Las playas se llenaron de suecas mirando al mar y de lugareños mirando a las suecas, que dejaban mucho dinero en España. Pedro Zaragoza, alcalde de Benidorm, fue en moto hasta El Pardo para suplicar a Franco que autorizara el uso del bikini y que el turismo fuera rentable. Lo logró. Eso también marcó una apertura en el cine, la prensa, la música y la vestimenta. De ahí la película de Pedro Lazaga titulada El turismo es un gran invento, de 1968, con López Vázquez y Paco Martínez Soria cumpliendo el arquetipo del español anticuado. Y sobre todo, Alfredo Landa, cuyo perfil de machote de pelo en pecho, gracioso, de corazón de oro, sorprendido por la vida moderna y picante, tuvo un enorme éxito. Nació el «landismo» con No desearás al vecino del 5º, de 1970, que remató con el explícito Dormir y ligar: todo es empezar, de 1974, dirigido por Mariano Ozores.

El destape, término acuñado por el periodista Ángel Casas, venía de fuera. Era corriente entonces el viajecito a Francia a Perpiñán y Biarritz, a ver películas subidas de tono, como paletos. Eran otros tiempos. Hizo furor El último tango en París, de 1972, con Marlon Brando y María Schneider, prohibida en España. Y también la saga de Emmanuelle, encarnada por Sylvia Kristel, cuya segunda parte se estrenó en 1975. Esa era la libertad para mucha gente, la quiebra de la moralidad del franquismo para algo tan sencillo como ver una teta.

Era una pendiente sin fin. Un día, María José Cantudo hizo el primer desnudo integral, brevemente, reflejada en un espejo. Fue en La trastienda, de Jorge Grau, estrenada en 1975. La sensación fue descomunal. Aquello se convirtió en un no parar y aparecieron las «actrices del destape» llenando las salas. Era un auténtico negocio. Risas y tetas. Los españoles vieron a Ágata Lys, Susana Estrada, Amparo Muñoz o Victoria Vera, que cambió su apellido para emular a Jaime Vera, un dirigente del PSOE de principios del siglo XX.

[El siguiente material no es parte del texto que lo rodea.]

Context: an optimization exercise on an open-source flow, tuned for small area and a short achievable clock period. The choices shown serve that exercise and are no tape-out recipe. No run shown here included a check of the RTL's function; only the layout flow was run.

==> flow/design.v (outline; a module is shown in full before it is edited, if it fits) <==
// module iir: 1074 lines
module iir(
    input clk,
    input rst_n,
    input [31:0] x,
    output reg [31:0] y
    );
  // ...
==> flow/flow/run.sh <==
#!/bin/bash
# Layout flow: the standard ORFS flow (standard.sh), with two changes:
#  1. the combinational logic of the standard synthesis is replaced by the
#     gate-level netlist that gen2.py writes from the same description as
#     rtl/iir.v (same registers, same names and cell types; checked by
#     swap_netlist.py, and the standard netlist is kept if they differ);
#  2. the port buffers are buf_1 cells instead of the default.
set -euo pipefail
export BUFFER_PORTS_ARGS="-buffer_cell sky130_fd_sc_hd__buf_1"
R=orfs/results/sky130hd/iir/base
bash standard.sh synth > standard_synth.log 2>&1
python3 flow/gen2.py --ytree fast42 --fap mix --net custom_netlist.v > gen2.log 2>&1
if python3 flow/swap_netlist.py $R/1_2_yosys.v custom_netlist.v > swap_netlist.log 2>&1; then
  cp $R/1_2_yosys.v standard_1_2_yosys.v
  cp custom_netlist.v $R/1_2_yosys.v
  touch $R/1_2_yosys.v
  rm -f $R/1_synth.odb $R/1_synth.sdc
fi
bash standard.sh finish > standard_finish.log 2>&1
==> flow/flow/swap_netlist.py <==
#!/usr/bin/env python3
"""Check that a hand-built netlist keeps the standard synthesis's registers
(same instance names and cell types) and ports; exit 1 if not.
usage: swap_netlist.py STANDARD.v CUSTOM.v"""
import re, sys

def info(path):
    t = open(path).read()
    ffs = {}
    for cell, name in re.findall(r'\b(sky130_fd_sc_hd__df\w+)\s+(\\\S+|\S+)\s*\(', t):
        ffs[name.lstrip('\\')] = cell
    m = re.search(r'module\s+iir\s*\((.*?)\);', t, re.S)
    ports = sorted(p.strip() for p in m.group(1).split(','))
    decl = sorted(re.findall(r'^\s*(input|output)\s+(\[[^\]]*\])?\s*(\w+);', t, re.M))
    return ffs, ports, decl

a = info(sys.argv[1])
b = info(sys.argv[2])
ok = True
if a[0] != b[0]:
    ok = False
    print('registers differ:')
    for k in sorted(set(a[0]) | set(b[0])):
        if a[0].get(k) != b[0].get(k):
            print('  ', k, a[0].get(k), b[0].get(k))
if a[1] != b[1] or a[2] != b[2]:
    ok = False
    print('ports differ:', a[1:], b[1:])
print('registers:', len(a[0]), 'match' if ok else 'MISMATCH')
sys.exit(0 if ok else 1)
==> flow/standard.sh <==
#!/bin/bash
# synth_recipe.tcl (not shown) runs the flow's synth.tcl, then flattens the netlist and writes it again
# the make line also repeats each setting of config.mk as NAME=value (left out here)
make -C /OpenROAD-flow-scripts/flow DESIGN_CONFIG=/design/flow/config.mk WORK_HOME=/design/flow/orfs CLKGATE_MAP_FILE= SYNTH_SCRIPT=/design/flow/synth_recipe.tcl "${@:-finish}"
==> flow/config.mk <==
export PLATFORM = sky130hd
export DESIGN_NAME = iir
export DESIGN_NICKNAME = iir
export VERILOG_FILES = /design/flow/design.v
export SDC_FILE = /design/flow/constraint.sdc
export NUM_CORES = 4
export LEC_CHECK = 0
export CAP_MARGIN = 20
export CORE_MARGIN = 2
export CORE_UTILIZATION = 70
export CTS_BUF_LIST = sky130_fd_sc_hd__clkbuf_4 sky130_fd_sc_hd__clkbuf_8
export SETUP_SLACK_MARGIN = 4
export SLEW_MARGIN = 20
==> flow/constraint.sdc <==
create_clock -name core_clock -period 7.5 [get_ports {clk}]
set_input_delay 1.5000 -clock core_clock [delete_from_list [all_inputs] [get_ports {clk}]]
set_output_delay 1.5000 -clock core_clock [all_outputs]
set_load 0.01 [all_outputs]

Acabamos con una consecuencia política. El búnker decidió cargarse a Pío Cabanillas, ministro de Información y Turismo, por permitir el destape, así que entregaron a Franco un dosier de revistas españolas con mujeres desnudas, e intercalaron alguna imagen pornográfica para influir más en el Caudillo. El Generalísimo despidió a Pío Cabanillas el 24 de octubre de 1974. Esa es otra historia.